Your instructions | Check each line of the material, and show the ones that include the word "launching".

Dataset content |
## config.mk

```make
export PLATFORM = sky130hd
export DESIGN_NAME = cube_result_collector
export DESIGN_NICKNAME = d
export VERILOG_FILES = /design/src/rtl/cube_pkg.sv /design/src/rtl/cube_sum_fifo.sv /design/src/rtl/cube_result_collector.sv
export SDC_FILE = /design/constraint.sdc
export NUM_CORES = 1
export LEC_CHECK = 0
export ABC_AREA = 1
export CAP_MARGIN = 20
export CORE_ASPECT_RATIO = 0.7
export CORE_MARGIN = 4
export CORE_UTILIZATION = 64
export DETAILED_ROUTE_END_ITERATION = 6
export MAX_ROUTING_LAYER = met4
export PLACE_DENSITY = 0.86
export SLEW_MARGIN = 20
export SYNTH_ARGS = -nofsm -noshare
export SYNTH_HDL_FRONTEND = slang
export SYNTH_SLANG_ARGS = --single-unit
```

## constraint.sdc

```tcl
create_clock -name clk -period 6.9 [get_ports clk]
set_clock_uncertainty 0.15 [all_clocks]
set_input_delay 2.07 -clock clk [delete_from_list [all_inputs] [get_ports clk]]
set_output_delay 2.07 -clock clk [all_outputs]
set_load 0.05 [all_outputs]
```

## src/rtl/cube_pkg.sv

```systemverilog
// Shared definitions for the sum-of-cubes datapath and its downstream collector.
package cube_pkg;

  localparam int CUBE_DATA_W  = 32;
  localparam int CUBE_LATENCY = 5;

  typedef logic [CUBE_DATA_W-1:0] cube_data_t;

  // Ceiling log2; clog2(1) == 0.
  function automatic int clog2(input int v);
    int r;
    r = 0;
    while ((1 << r) < v) r++;
    return r;
  endfunction

endpackage

```

## src/rtl/cube_sum_fifo.sv

```systemverilog
// Synchronous FIFO for completed batch sums.
// Pointers carry one extra wrap bit so full and empty are distinguishable.
// A pop on an empty FIFO is ignored. A push on a full FIFO is accepted only
// when a pop frees the head in the same cycle. head_o reads 0 while empty.
module cube_sum_fifo
  import cube_pkg::*;
#(
  parameter int WIDTH = 40,
  parameter int DEPTH = 4
) (
  input  logic             clk,
  input  logic             rst_n,
  input  logic             push_i,
  input  logic [WIDTH-1:0] din_i,
  input  logic             pop_i,
  output logic             full_o,
  output logic             empty_o,
  output logic [WIDTH-1:0] head_o
);

  localparam int AW = clog2(DEPTH);

  logic [AW:0]      wr_ptr_q, wr_ptr_d;
  logic [AW:0]      rd_ptr_q, rd_ptr_d;
  logic [WIDTH-1:0] mem_q [DEPTH];
  logic             wr_en, rd_en;

  assign empty_o = (wr_ptr_q == rd_ptr_q);
  assign full_o  = (wr_ptr_q[AW] != rd_ptr_q[AW]) &&
                   (wr_ptr_q[AW-1:0] == rd_ptr_q[AW-1:0]);

  assign rd_en = pop_i && !empty_o;
  assign wr_en = push_i && (!full_o || rd_en);

  assign head_o = empty_o ? '0 : mem_q[rd_ptr_q[AW-1:0]];

  // Advance whichever pointer moved this cycle.
  always_comb begin
    wr_ptr_d = wr_ptr_q;
    rd_ptr_d = rd_ptr_q;
    if (wr_en) wr_ptr_d = wr_ptr_q + (AW+1)'(1);
    if (rd_en) rd_ptr_d = rd_ptr_q + (AW+1)'(1);
  end

  // Pointer registers; emptying the FIFO on reset only needs these.
  always_ff @(posedge clk or negedge rst_n) begin
    if (!rst_n) begin
      wr_ptr_q <= '0;
      rd_ptr_q <= '0;
    end else begin
      wr_ptr_q <= wr_ptr_d;
      rd_ptr_q <= rd_ptr_d;
    end
  end

  // Storage array; contents are qualified by the pointers, so no reset.
  always_ff @(posedge clk) begin
    if (wr_en) mem_q[wr_ptr_q[AW-1:0]] <= din_i;
  end

endmodule

```

## src/rtl/cube_result_collector.sv

```systemverilog
// Downstream collector for the fixed-latency sum-of-cubes datapath.
// A delay line realigns issue_valid with cube_out, BATCH aligned results are
// summed into one ACC_W-wide beat, and beats queue in a small FIFO behind a
// ready/valid port. The datapath cannot stall, so a beat arriving at a full
// FIFO with no simultaneous pop is dropped and the sticky overflow flag set.
// Optional: define CUBE_COLLECT_DROP_CNT_EN to add a saturating 16-bit
// drop_count output; overflow is then derived from it.
// Parameter legality (LATENCY >= 1, BATCH >= 1, FIFO_DEPTH a power of two
// >= 2, ACC_W >= DATA_W + clog2(BATCH)) is the integrator's responsibility.
module cube_result_collector
  import cube_pkg::*;
#(
  parameter int DATA_W     = CUBE_DATA_W,
  parameter int LATENCY    = CUBE_LATENCY,
  parameter int BATCH      = 4,
  parameter int ACC_W      = 40,
  parameter int FIFO_DEPTH = 4
) (
  input  logic              clk,
  input  logic              rst_n,
  input  logic              issue_valid,
  input  logic [DATA_W-1:0] cube_out,
  output logic              m_valid,
  input  logic              m_ready,
  output logic [ACC_W-1:0]  m_sum,
  output logic              overflow
`ifdef CUBE_COLLECT_DROP_CNT_EN
  ,
  output logic [15:0]       drop_count
`endif
);

  localparam int               CNT_W    = (BATCH > 1) ? clog2(BATCH) : 1;
  localparam logic [CNT_W-1:0] CNT_LAST = CNT_W'(BATCH - 1);

  logic [LATENCY-1:0] vld_q, vld_d;
  logic               smp;
  logic [ACC_W-1:0]   acc_q, acc_d, total;
  logic [CNT_W-1:0]   cnt_q, cnt_d;
  logic               push, pop, drop;
  logic               fifo_full, fifo_empty;

  // Valid delay line: the top bit is high exactly LATENCY cycles after an issue.
  always_comb begin
    vld_d = LATENCY'({vld_q, issue_valid});
  end

  assign smp = vld_q[LATENCY-1];

  // Batch accumulation; the final sample of a batch is pushed directly
  // instead of landing in acc_q, so the accumulator restarts at 0.
  always_comb begin
    total = acc_q + ACC_W'(cube_out);
    acc_d = acc_q;
    cnt_d = cnt_q;
    push  = 1'b0;
    if (smp) begin
      if (cnt_q == CNT_LAST) begin
        push  = 1'b1;
        acc_d = '0;
        cnt_d = '0;
      end else begin
        acc_d = total;
        cnt_d = cnt_q + CNT_W'(1);
      end
    end
  end

  // Delay line, accumulator and batch count.
  always_ff @(posedge clk or negedge rst_n) begin
    if (!rst_n) begin
      vld_q <= '0;
      acc_q <= '0;
      cnt_q <= '0;
    end else begin
      vld_q <= vld_d;
      acc_q <= acc_d;
      cnt_q <= cnt_d;
    end
  end

  assign m_valid = !fifo_empty;
  assign pop     = m_valid && m_ready;
  // A full FIFO only accepts a push when the head leaves in the same cycle.
  assign drop    = push && fifo_full && !pop;

  cube_sum_fifo #(
    .WIDTH (ACC_W),
    .DEPTH (FIFO_DEPTH)
  ) u_fifo (
    .clk     (clk),
    .rst_n   (rst_n),
    .push_i  (push),
    .din_i   (total),
    .pop_i   (pop),
    .full_o  (fifo_full),
    .empty_o (fifo_empty),
    .head_o  (m_sum)
  );

`ifdef CUBE_COLLECT_DROP_CNT_EN
  logic [15:0] drop_cnt_q, drop_cnt_d;

  // Saturating count of dropped batches.
  always_comb begin
    drop_cnt_d = drop_cnt_q;
    if (drop && (drop_cnt_q != 16'hFFFF)) drop_cnt_d = drop_cnt_q + 16'd1;
  end

  // Drop counter register.
  always_ff @(posedge clk or negedge rst_n) begin
    if (!rst_n) drop_cnt_q <= '0;
    else        drop_cnt_q <= drop_cnt_d;
  end

  assign drop_count = drop_cnt_q;
  assign overflow   = (drop_cnt_q != 16'd0);
`else
  logic ovf_q;

  // Sticky overflow: set on the first dropped batch, cleared only by reset.
  always_ff @(posedge clk or negedge rst_n) begin
    if (!rst_n)    ovf_q <= 1'b0;
    else if (drop) ovf_q <= 1'b1;
  end

  assign overflow = ovf_q;
`endif

endmodule

```

Yosys cells after proc, flatten, opt, wreduce, memory -nomap -nowiden
Memories as Yosys holds them, arrays and structs flattened.
Cells that the tools add are included.
W data, S select, Z words.
{"block": "totals", "reg_bits": 54, "ramBits": 160, "out_inout_bits": 42, "mem_count": 1}
{"block": "classes", "add_sub_neg": 4, "n_eq_ne": 4, "mux": 7, "reduce_logical": 10}
{"name": "u_fifo.mem_q", "depth": 4, "width": 40, "rd": 1, "rd_ports_with_merged_regs": 0, "write_ports": 1, "line_no": "cube_sum_fifo.sv:25", "rtl": "logic [WIDTH-1:0] mem_q [DEPTH];"}
{"operator": "$mux W40", "count": 2}
{"operator": "$add A40 B32 Y40", "count": 1}
{"operator": "$add A3 B1 Y3 const B", "count": 2}
{"operator": "$logic_and A1 B1 Y1", "count": 6}
{"operator": "$mux W1", "count": 4}
{"operator": "$eq A3 B3 Y1", "count": 1}
{"operator": "$logic_not A1 Y1", "count": 3}
{"operator": "$add A2 B1 Y2 const B", "count": 1}
{"operator": "$eq A2 B2 Y1", "count": 1}
{"operator": "$eq A2 B2 Y1 const B", "count": 1}
{"operator": "$mux W2", "count": 1}
{"operator": "$logic_or A1 B1 Y1", "count": 1}
{"operator": "$ne A1 B1 Y1", "count": 1}

Longest topological paths before layout
Gate-level depths: netlist (run 1).
{"block": "logic_depth", "ltp_word": 8, "mapped_depth": 14}

Modules after synthesis
Synthesis (run 1) repeated with hierarchy kept, for this count alone.
{"block": "hier_totals", "cells_unflattened": 1348, "hier_area_um2": 11481.0}
{"module": "cube_sum_fifo", "instances": 1, "cells_per_inst": 570, "area_per_inst_um2": 6791.5}
{"module": "cube_result_collector", "instances": 1, "cells_per_inst": 778, "area_per_inst_um2": 4689.5}

Worst setup path after synthesis (run 1)
OpenSTA, ideal clock, no wires.
{"block": "synth_timing", "kind": "input to register", "start": "input m_ready", "end": "memory u_fifo.mem_q[3][0], enable pin", "setup_ps": 440, "t_arrival_ps": 4098, "path_slack_ps": 2212, "cell_stages": 4, "path_buffers": 0, "path_cell_list": "nor2_1 nand4_1 nand3_2 nor2_1"}
{"block": "synth_via", "elab_chain_len": 6}
{"element": "from (decl)", "line_no": "cube_result_collector.sv:24", "rtl": "input logic m_ready,"}
{"element": "$logic_and A1 B1 Y1", "line_no": "cube_result_collector.sv:83", "rtl": "assign pop = m_valid && m_ready;"}
{"element": "$logic_and A1 B1 Y1", "line_no": "cube_sum_fifo.sv:32", "rtl": "assign rd_en = pop_i && !empty_o;"}
{"element": "$logic_or A1 B1 Y1", "line_no": "cube_sum_fifo.sv:33", "rtl": "assign wr_en = push_i && (!full_o || rd_en);"}
{"element": "$logic_and A1 B1 Y1", "line_no": "cube_sum_fifo.sv:33"}
{"element": "$mux W1", "line_no": "cube_sum_fifo.sv:58", "rtl": "if (wr_en) mem_q[wr_ptr_q[AW-1:0]] <= din_i;"}
{"element": "$mux W1 (implied by the code)", "line_no": "cube_sum_fifo.sv:58"}
{"element": "to (decl)", "line_no": "cube_sum_fifo.sv:25"}
Every way passes these cells.

Worst setup path in the final report (run 1)
{"block": "layout_timing", "start": "register u_fifo.rd_ptr_q[1]", "end": "output m_sum[13]"}
{"block": "layout_via", "elab_chain_len": 2, "word_cells_on_any_way": 3, "classes_between": "1 x eq/ne; 1 x mux; 1 x memory"}
{"element": "from (decl)", "line_no": "cube_sum_fifo.sv:24", "rtl": "logic [AW:0] rd_ptr_q, rd_ptr_d;"}
{"element": "from (signal assigned)", "line_no": "cube_sum_fifo.sv:52", "rtl": "rd_ptr_q <= rd_ptr_d;"}
{"element": "$mem_v2 Z4 W40 or $eq A3 B3 Y1 (tied branches)"}
{"element": "$mux W40 *", "line_no": "cube_sum_fifo.sv:35", "rtl": "assign head_o = empty_o ? '0 : mem_q[rd_ptr_q[AW-1:0]];"}
{"element": "to (decl)", "line_no": "cube_result_collector.sv:25", "rtl": "output logic [ACC_W-1:0] m_sum,"}
Every way passes the cells marked *; elsewhere a longest branch is shown, timed or not.

==> flow_summary_export.csv, run 1 <==
group,metric,value,unit
placement,port_buffers,77,
logic_synthesis,postSynthAreaPerCell,8.75,um2
floorplanning,coreArea,0.0172,mm2
cts,holdBufCountCts,0,
routing,first_pass_iters,6,
critical_path,cp-start-kind,"register",
critical_path,cp_max_fo,43,
logic_synthesis,syn_inst,1281,
cts,htreeDepth,1,
placement,place.gp.congestion,0.989,
global_routing,antenna_found_initial,0,
cts,clkTransAtPathRegs,0.06,ns
critical_path,rr_startpoint,"u_fifo.rd_ptr_q[1]",
layout,drive_gt1_share,5.91,%
outcome,outcome,"complete, no violations",
layout,postLayoutCellArea,0.0129,mm2
worst_hold_path,min_from,"vld_q[1]",
sta,max_slew.worst_pin.slew,0.930,ns
routing,vias,8899,
critical_path,rrSetupSlack,3.56,ns
routing,drt-initial-drc-count,939,
floorplanning,die_y,119,um
routing,via_per_inst,5.56,
routing,drcViolationCount,0,
sta,setup_ws,1.34,ns
logic_synthesis,yosysMostFrequentCell,"nand2_1",
worst_hold_path,min_path_type,"reg -> reg",
sta,max_freq,180,MHz
logic_synthesis,synthFlopType,"edfxtp_1",
floorplanning,rows,40,
sta,tns,0,ns
logic_synthesis,synth_area_leaders,"edfxtp_1, dfrtp_1, nand2_1",
floorplanning,die_x,166,um
placement,dp_hpwl,18300,um
cts,clkSinkCount,214,
logic_synthesis,yosysWarnings,0,
critical_path,cp.required,4.68,ns
logic_synthesis,synth.net_count,1356,
sta,setup_viol,0,
layout,nets,1431,
logic_synthesis,yosysTopAreaCell,"edfxtp_1",
routing,post_drt_wl_per_cell,17.1,um
critical_path,crit_path_end_kind,"primary output",
critical_path,rr_worst_depth,6,
critical_path,endpoint,"m_sum[13]",
cts,cts_made_buffers,21,
critical_path,worstSetupStartpoint,"u_fifo.rd_ptr_q[1]",
floorplanning,start_util,65.3,%
cts,clock_path_buffers,3,
layout,area_growth,14.9,%
global_routing,grtUsageTotal,28.0,%
logic_synthesis,synth_cell_types,34,
floorplanning,design.die.area,0.0197,mm2
sta,hold_viol_final,0,
cts,cts_tree,"yes",
routing,wl,27300,um
run,maxCapViolCount,0,
global_routing,grt_overflow,0,
critical_path,path_class,"reg -> out",
logic_synthesis,ys_seq_area_share,54.9,%
routing,postRouteAntennaNets,0,
cts,cts_resized,0,
sta,slew_viol_final,0,
global_routing,first_global_vias,8420,
sta,period_needed,5.56,ns
cts,postCtsSetupBuffers,0,
layout,diodes,0,
critical_path,cp.arrival,3.34,ns
placement,dpl_cell_area,0.0122,mm2
logic_synthesis,synth_commonest_cells,"nand2_1, inv_1, edfxtp_1",
global_routing,grt_max_degree,83,
logic_synthesis,synth_top_area_share,42.8,%
cts,insertion_delay,0.51,ns
global_routing,grt_pass1_wl,42900,um
logic_synthesis,synth-async-reset-ratio,25.2,%
sta,slew-limit-headroom,37.9,%
logic_synthesis,netlist_area,0.0112,mm2
placement,pre_cts_slack,1.88,ns
critical_path,rr_endpoint,"u_fifo.mem_q[1][12]",
sta,fin_crit_sh,80.5,%
floorplanning,io_pins,78,
sta,rsz0062_at_grt,"no",
logic_synthesis,synth-seq-cells,214,
cts,ctsRootBufferMaster,"clkbuf_16",
logic_synthesis,synth_edf_count,160,
sta,timing.hold.ws,0.198,ns
per-layer routing:
layer	vias up	GRT usage, %	wire length (um)	part of all wire [%]
li1	4315	-	-	-
met1	4148	39.5	12100	44
met2	377	41.8	12000	44
met3	59	6.79	2750	10
met4	0	6.34	559	2.0
met5	-	-	0	0
state kept, by name (all words and copies together), names as in the netlist:
| register | flops |
|---|---|
| u_fifo.mem_q | 160 |
| acc_q | 40 |
| vld_q | 5 |
| u_fifo.rd_ptr_q | 3 |
| u_fifo.wr_ptr_q | 3 |
| cnt_q | 2 |
| overflow | 1 |
area by class of cell:
class                      instances  area, um2
clock inverter                    13       98.8
multi-input combinational        849       4270
inverter                         182        683
clock buffer                      24        537
sequential                       214       6160
tap                              231        289
timing repair buffer              88        848
fill                            1231       4290
worst max-delay path, stage by stage, from the launching register on:
cell	delay [ns]
dfrtp_1	0.38
inv_1	0.62
nand2_1	0.19
nand4_1	0.17
buf_4	0.42
nand2_1	0.14
inv_1	0.09
clkdlybuf4s50_1	0.80
through the flow:
step                      util (%)  instances
after floorplan                  -       1281
after global placement        71.3       1564
after detailed placement      71.3       1564
after CTS                     75.0       1601
after global routing          75.0       1601
final                         75.0       1601
cells by family (layout without fill, tap and decap cells):
kind of cell | count (synthesis) | count (layout) | synth area share [%]
adders and majority gates | 39 | 39 | 4.42
DFF | 214 | 214 | 54.9
xor gates and xnor gates | 22 | 22 | 1.85
and+or+nand+nor | 609 | 609 | 22.8
buffers and inverters | 218 | 307 | 7.33
AOI/OAI and AO/OA | 179 | 179 | 8.68
cell usage in the layout, fill, tap and decap left out, types with 4 or more instances in the layout:
master	instances
nand3_1	43
o22ai_1	40
buf_4	11
nand4_1	4
nor2_2	4
dfrtp_1	53
edfxtp_1	160
a21oi_1	27
or2_1	6
ha_1	38
nor3_1	4
clkdlybuf4s50_1	76
clkinv_1	5
clkbuf_16	21
nand2_2	11
xor2_1	6
nor2_4	7
nand2_1	354
nor2_1	142
nand3_2	10
inv_1	179
xnor2_1	14
o21bai_1	5
and2_1	19
o21ai_0	101
worst min-delay path by stage:
| stage | endpoint | slack, ns | cells after the start |
|---|---|---|---|
| after floorplan | vld_q[1] | 0.18 | 0 |
| after global placement | vld_q[2] | 0.18 | 0 |
| after detailed placement | vld_q[2] | 0.19 | 0 |
| after CTS | vld_q[2] | 0.20 | 0 |
| after global routing | vld_q[1] | 0.21 | 0 |
| final | vld_q[2] | 0.20 | 0 |
Power of run 1 is left out: the tool's default activity adds up to more than one toggle a clock period on the data nets, which glitch-free logic cannot reach.
==> run 2, diff against run 1 <==
--- a/config.mk
+++ b/config.mk
@@ -9,10 +9,10 @@
 export CAP_MARGIN = 20
 export CORE_ASPECT_RATIO = 0.7
 export CORE_MARGIN = 4
-export CORE_UTILIZATION = 64
+export CORE_UTILIZATION = 54
 export DETAILED_ROUTE_END_ITERATION = 6
 export MAX_ROUTING_LAYER = met4
-export PLACE_DENSITY = 0.86
+export PLACE_DENSITY = 0.77
 export SLEW_MARGIN = 20
 export SYNTH_ARGS = -nofsm -noshare
 export SYNTH_HDL_FRONTEND = slang
==> constraint.sdc (replaced) <==
create_clock -name clk -period 4.5 [get_ports clk]
set_clock_uncertainty 0.15 [all_clocks]
set_input_delay 1.35 -clock clk [delete_from_list [all_inputs] [get_ports clk]]
set_output_delay 1.35 -clock clk [all_outputs]
set_load 0.05 [all_outputs]
==> run 2 against run 1 <==
- final cell count increased by 2.9%
- core utilization decreased by 10 points
- hold slack improved by 0.00098 ns
- critical path depth decreased by 1
- final area increased by 1.2%
- worst setup slack got worse by 1.1 ns
- sequential cell count unchanged
- first-iteration DRC count increased by 2.8%
==> flow_summary_export.csv, run 2 (same netlist as run 1, synthesis figures left out) <==
group,metric,value,unit
placement,port_buffers,77,
critical_path,cp_slowest_cell,"dfrtp_2",
critical_path,critPathBufInv,3,
worst_hold_path,min_from,"vld_q[1]",
global_routing,antenna_found_initial,0,
layout,final_common_cell,"nand2_1",
layout,area_growth,16.2,%
routing,drt-initial-drc-count,965,
cts,clkTransAtPathRegs,0.06,ns
critical_path,crit_chain,"buf_4, o21ai_0, o22ai_1, nand2_1, inv_1, buf_4",
sta,rsz0062_at_grt,"no",
global_routing,grt_max_degree,54,
layout,drive_gt1_share,9.73,%
critical_path,path_class,"reg -> out",
worst_hold_path,hold_path_depth,0,
cts,holdBufCountCts,0,
routing,first_pass_iters,5,
floorplanning,io_pins,78,
critical_path,rr_startpoint,"acc_q[0]",
cts,postCtsSetupBuffers,0,
global_routing,first_global_vias,8465,
sta,slew-limit-headroom,38.9,%
global_routing,grt_overflow,0,
floorplanning,design.die.area,0.0232,mm2
cts,htreeDepth,1,
layout,nets,1436,
critical_path,worst_path_most_repeated_cell,"buf_4",
global_routing,grt_pass1_wl,45200,um
layout,largest_reg_flops,160,
sta,setup_ws,0.292,ns
layout,diodes,0,
critical_path,crit_path_end_kind,"primary output",
routing,drcViolationCount,0,
layout,n_fill_cell,1643,
sta,setup_viol,0,
placement,pre_cts_slack,0.507,ns
routing,postRouteAntennaNets,0,
cts,clock_path_buffers,3,
sta,fin_crit_sh,93.5,%
critical_path,cp_max_fo,53,
cts,ctsRootBufferMaster,"clkbuf_16",
floorplanning,start_util,55.7,%
worst_hold_path,min_path_type,"reg -> reg",
sta,period_needed,4.21,ns
routing,post_drt_wl_per_cell,17.1,um
routing,wl,28200,um
critical_path,cp_top_family,"buffers and inverters",
cts,cts_tree,"yes",
cts,insertion_delay,0.52,ns
cts,cts_resized,0,
critical_path,slowest_delay,0.74,ns
sta,max_freq,238,MHz
layout,layout_common_cells,"nand2_1, inv_1, edfxtp_1",
critical_path,cp-start-kind,"register",
cts,cts_made_buffers,22,
global_routing,grtUsageTotal,25.1,%
placement,dp_hpwl,19900,um
sta,slew_viol_final,0,
sta,tns,0,ns
critical_path,cp.arrival,2.71,ns
outcome,outcome,"complete, no violations",
floorplanning,coreArea,0.0201,mm2
sta,hold_viol_final,0,
layout,multi_input_area,0.00427,mm2
critical_path,rr_endpoint,"u_fifo.mem_q[2][38]",
floorplanning,die_y,129,um
critical_path,rrSetupSlack,1.84,ns
floorplanning,die_x,180,um
critical_path,rr_worst_depth,11,
floorplanning,rows,43,
run,maxCapViolCount,0,
worst_hold_path,hold_end,"vld_q[2]",
placement,place.gp.congestion,0.974,
routing,via_per_inst,5.40,
critical_path,cp.required,3.00,ns
layout,regArea,0.00616,mm2
cts,clkSinkCount,214,
sta,max_slew.worst_pin.slew,0.917,ns
routing,vias,8900,
[run 2: cell types whose count changed in the layout (fill, tap and decap cells not counted)]
| cell | previous run | this run |
|---|---|---|
| bufinv_16 | 1 | 4 |
| clkdlybuf4s50_1 | 76 | 35 |
| buf_4 | 11 | 53 |
| clkbuf_1 | 3 | 1 |
| clkinvlp_4 | 0 | 2 |
| buf_12 | 0 | 3 |
| clkbuf_16 | 21 | 22 |
| clkinv_1 | 5 | 2 |
| clkbuf_8 | 0 | 1 |
| clkinv_8 | 0 | 1 |
[run 2: cell type report]
| cell class | count | area share (%) |
|---|---|---|
| flip-flops and latches | 214 | 47.2 |
| multi-input cells | 849 | 32.7 |
| repair buffers | 92 | 6.24 |
| inverters | 182 | 5.24 |
| clock inverters | 16 | 1.60 |
| well taps | 270 | 2.59 |
| clock buffers | 24 | 4.36 |
[run 2: through the flow]
stage / hold slack [ns] / util [%] / area, um2 / std cells
final: 0.199 / 64.8 / 13000 / 1647
after global routing: 0.206 / 64.8 / 13000 / 1647
after CTS: 0.200 / 64.8 / 13000 / 1647
after detailed placement: 0.186 / 60.9 / 12300 / 1607
after global placement: 0.186 / 60.9 / 12300 / 1607
after floorplan: 0.181 / - / 11200 / 1281
[run 2: worst max path at each step]
stage | endpoint | slack [ns] | cells after the start | from
6_report | m_sum[32] | 0.29 | 6 | u_fifo.rd_ptr_q[0]
5_1_grt | m_sum[32] | 0.10 | 6 | u_fifo.rd_ptr_q[0]
4_1_cts | m_sum[32] | 0.26 | 6 | u_fifo.rd_ptr_q[0]
3_5_place_dp | u_fifo.mem_q[3][38] | 0.51 | 12 | cube_out[0]
3_3_place_gp | u_fifo.mem_q[3][38] | 0.60 | 12 | cube_out[0]
2_1_floorplan | u_fifo.mem_q[3][0] | 0.53 | 4 | m_ready
[run 2: worst reg2reg max path: stages, from the launching register on]
cell	delay (ns)
dfrtp_1	0.38
ha_1	0.25
fa_1	0.46
nand3_1	0.14
nand3_2	0.13
nand2_1	0.09
nand2_1	0.14
nand2_1	0.12
nand3_2	0.13
nand2_1	0.11
nand3_1	0.09
and2_1	0.21
[run 2: layer usage]
layer	routed length [um]	vias to the layer above	share of wire, %	GRT usage [%]
met4	479	0	1.7	4.98
met1	13000	4180	46	37.3
met2	11800	368	42	36.5
met5	0	-	0	-
met3	2920	38	10	4.94
li1	-	4314	-	-
Power of run 2 is left out for the same reason.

Solved exercise |
worst max-delay path, stage by stage, from the launching register on:
[run 2: worst reg2reg max path: stages, from the launching register on]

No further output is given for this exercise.